University policy is to provide, on a flexible and individualized basis, reasonable accommodations to students who have documented disability conditions (e.g., physical, learning, psychiatric, vision, hearing, or systemic) that may affect their ability to participate in course activities or to meet course requirements. Students with disabilities are encouraged to contact Disability Services and their instructors to discuss individual needs for accommodations. Disability Services, McNamara Alumni Center, Suite 180, 200 Oak Street, East Bank. Staff can be reached by calling (612) 626-1333 (voice or TTY).
As a student you may experience a range of issues that can cause barriers to learning, such as strained relationships, increased anxiety, alcohol/drug problems, feeling down, difficulty concentrating, and/or lack of motivation. These mental health concerns or stressful events may lead to diminished academic performance or reduce your ability to participate in daily activities. University of Minnesota services are available to assist you with addressing these and other concerns you may be experiencing. You can learn more about the broad range of confidential mental health services available on campus here.
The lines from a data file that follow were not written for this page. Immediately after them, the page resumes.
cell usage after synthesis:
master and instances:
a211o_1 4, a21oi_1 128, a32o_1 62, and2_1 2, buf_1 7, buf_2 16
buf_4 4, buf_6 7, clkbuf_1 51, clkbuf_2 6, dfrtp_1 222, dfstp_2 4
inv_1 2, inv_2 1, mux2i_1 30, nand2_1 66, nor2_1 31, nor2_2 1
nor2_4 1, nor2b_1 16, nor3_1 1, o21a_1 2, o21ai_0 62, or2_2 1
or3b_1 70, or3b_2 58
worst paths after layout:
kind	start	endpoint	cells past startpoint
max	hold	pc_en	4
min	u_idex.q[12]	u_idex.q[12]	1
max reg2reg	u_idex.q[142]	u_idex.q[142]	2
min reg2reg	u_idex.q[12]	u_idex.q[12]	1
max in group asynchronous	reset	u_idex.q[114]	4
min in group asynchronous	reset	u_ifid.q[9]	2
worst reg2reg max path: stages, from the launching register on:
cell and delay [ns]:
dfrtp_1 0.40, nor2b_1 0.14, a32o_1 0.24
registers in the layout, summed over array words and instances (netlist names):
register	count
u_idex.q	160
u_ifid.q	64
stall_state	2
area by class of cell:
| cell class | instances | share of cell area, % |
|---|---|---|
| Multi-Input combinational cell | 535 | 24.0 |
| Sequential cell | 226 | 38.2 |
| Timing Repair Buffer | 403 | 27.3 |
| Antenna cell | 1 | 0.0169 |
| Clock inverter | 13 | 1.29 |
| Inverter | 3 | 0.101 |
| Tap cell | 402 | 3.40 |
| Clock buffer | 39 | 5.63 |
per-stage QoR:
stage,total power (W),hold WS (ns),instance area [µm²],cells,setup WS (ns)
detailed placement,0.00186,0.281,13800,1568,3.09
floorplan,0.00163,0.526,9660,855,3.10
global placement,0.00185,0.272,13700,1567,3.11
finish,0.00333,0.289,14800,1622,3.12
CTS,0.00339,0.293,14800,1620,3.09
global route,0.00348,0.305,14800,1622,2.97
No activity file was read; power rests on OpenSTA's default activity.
File: src/rtl/abr_prim_cdc_delay_pkg.sv
// Shared types, constants and LFSR step function for the CDC delay-injection sequencer.
package abr_prim_cdc_delay_pkg;

    typedef enum logic [1:0] {
        CdcDlyOff    = 2'd0,
        CdcDlyRand   = 2'd1,
        CdcDlyAlways = 2'd2,
        CdcDlyRsvd   = 2'd3
    } cdc_delay_mode_e;

    localparam int unsigned LfsrWidth = 32;
    localparam logic [LfsrWidth-1:0] LfsrMask = 32'h8020_0003;

    // Right-shifting Galois step for x^32+x^22+x^2+x+1.
    function automatic logic [LfsrWidth-1:0] lfsr_next(input logic [LfsrWidth-1:0] state);
        lfsr_next = (state >> 1) ^ ({LfsrWidth{state[0]}} & LfsrMask);
    endfunction

endpackage

File: src/rtl/abr_prim_cdc_delay_lfsr.sv
// 32-bit Galois LFSR with step enable, seed load and zero-seed fallback to the reset seed.
module abr_prim_cdc_delay_lfsr
    import abr_prim_cdc_delay_pkg::*;
#(
    parameter logic [LfsrWidth-1:0] LfsrSeed = 32'hACE1_2357
) (
    input  logic                 clk_i,
    input  logic                 rst_b,
    input  logic                 en_i,
    input  logic                 seed_we_i,
    input  logic [LfsrWidth-1:0] seed_i,
    output logic [LfsrWidth-1:0] lfsr_o
);

    logic [LfsrWidth-1:0] lfsr_q;

    // A zero seed would lock the register, so it is replaced by the reset seed.
    always_ff @(posedge clk_i or negedge rst_b) begin
        if (!rst_b) begin
            lfsr_q <= LfsrSeed;
        end else if (seed_we_i) begin
            lfsr_q <= (seed_i == '0) ? LfsrSeed : seed_i;
        end else if (en_i) begin
            lfsr_q <= lfsr_next(lfsr_q);
        end
    end

    assign lfsr_o = lfsr_q;

endmodule

File: src/rtl/abr_prim_cdc_delay_ctrl.sv
// Per-bit CDC delay injection: a detected transition may be hidden from the first sync flop
// for exactly one cycle, chosen by mode and an LFSR-driven probability.
module abr_prim_cdc_delay_ctrl
    import abr_prim_cdc_delay_pkg::*;
#(
    parameter int unsigned          DataWidth = 8,
    parameter int unsigned          CntWidth  = 16,
    parameter logic [LfsrWidth-1:0] LfsrSeed  = 32'hACE1_2357
) (
    input  logic                 clk_i,
    input  logic                 rst_b,
    input  logic                 en_i,
    input  logic [1:0]           mode_i,
    input  logic [7:0]           thresh_i,
    input  logic                 seed_we_i,
    input  logic [31:0]          seed_i,
    input  logic                 cnt_clr_i,
    input  logic [DataWidth-1:0] src_data_i,
    input  logic [DataWidth-1:0] prev_data_i,
    output logic [DataWidth-1:0] data_sel_o,
    output logic [DataWidth-1:0] dst_data_o,
    output logic [CntWidth-1:0]  delay_cnt_o
);

    cdc_delay_mode_e              mode;
    logic [DataWidth-1:0]         src_q;
    logic [DataWidth-1:0]         hold_q;
    logic                         first_q;
    logic [DataWidth-1:0]         chg;
    logic [DataWidth-1:0]         pick;
    logic [DataWidth-1:0]         sel;
    logic [LfsrWidth-1:0]         lfsr_q;
    logic [DataWidth-1:0][7:0]    lfsr_byte;
    logic [CntWidth-1:0]          delay_cnt_q;

    assign mode = cdc_delay_mode_e'(mode_i);

    abr_prim_cdc_delay_lfsr #(
        .LfsrSeed (LfsrSeed)
    ) u_lfsr (
        .clk_i     (clk_i),
        .rst_b     (rst_b),
        .en_i      (en_i),
        .seed_we_i (seed_we_i),
        .seed_i    (seed_i),
        .lfsr_o    (lfsr_q)
    );

    // Each bit draws its own byte from the LFSR, wrapping around past bit 31.
    for (genvar g = 0; g < DataWidth; g++) begin : g_byte
        for (genvar j = 0; j < 8; j++) begin : g_bit
            assign lfsr_byte[g][j] = lfsr_q[(8*g+j) % LfsrWidth];
        end
    end

    always_comb begin
        pick = '0;
        for (int i = 0; i < DataWidth; i++) begin
            unique case (mode)
                CdcDlyAlways: pick[i] = 1'b1;
                CdcDlyRand:   pick[i] = (lfsr_byte[i] < thresh_i);
                default:      pick[i] = 1'b0;
            endcase
        end
    end

    assign chg = (src_data_i ^ src_q) & {DataWidth{~first_q}};
    assign sel = {DataWidth{en_i}} & ~hold_q & chg & pick;

    // A delayed bit spends exactly one cycle in HOLD, which blocks a second consecutive delay.
    always_ff @(posedge clk_i or negedge rst_b) begin
        if (!rst_b) begin
            src_q   <= '0;
            first_q <= 1'b1;
            hold_q  <= '0;
        end else begin
            src_q   <= src_data_i;
            first_q <= 1'b0;
            hold_q  <= sel;
        end
    end

    always_ff @(posedge clk_i or negedge rst_b) begin
        if (!rst_b) begin
            delay_cnt_q <= '0;
        end else if (cnt_clr_i) begin
            delay_cnt_q <= '0;
        end else if ((|sel) && (delay_cnt_q != {CntWidth{1'b1}})) begin
            delay_cnt_q <= delay_cnt_q + 1'b1;
        end
    end

    assign data_sel_o  = sel;
    assign dst_data_o  = (prev_data_i & sel) | (src_data_i & ~sel);
    assign delay_cnt_o = delay_cnt_q;

endmodule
In this course, we are committed to the University's equal access and opportunity policy. The University of Minnesota shall provide equal access to and opportunity in its programs, facilities, and employment without regard to race, color, creed, religion, national origin, gender, age, marital status, disability, public assistance status, veteran status, sexual orientation, gender identity, or gender expression.
In this course, we are committed to the University's Sexual Harassment, Sexual Assault, Stalking and Relationship Violence policy. The University of Minnesota is committed to taking prompt and effective steps intended to end sexual harassment, sexual assault, stalking, relationship violence, and related retaliation, prevent their recurrence and, as appropriate, remedy their effects.
Zoom: We will use Zoom for classes and labs to allow remote attendance. We will also use Zoom for office hours meetings. To enhanche the student learning experience, we will record the meetings, use Kaltura to generate subtitles, and provide the recordings on this site. (We will not make the recordings publicly available.) If you have concerns about your visibility on Zoom (e.g., your video on Zoom) while attending meetings remotely, you are free to turn off your video during the meetings, and you should not be visible in the recording. If you have other concerns, please contact the instructor on Piazza for further information.
Websites: In this course, our use of technology will involve sharing students' names, UMN usernames, and/or coursework information to course-related websites (e.g., Gradescope). All web sites might be affected by security vulnerabilities and it could be possible for them to be the target of software attacks. If you have concerns about the visibility of your name, username, or other information, please contact the instructor on Piazza for further information. Rest assured that it is our priority to keep this information within the boundaries of these websites.
All students are expected to behave as scholars at a leading institute of technology. This includes not talking over each other during the meetings. Disruptive students will be warned and potentially dismissed from the meetings.
We reserve the right to make changes to the syllabus to accommodate for exceptional circumstances that are out of the course staff's control. We will announce any change if it needs to happen.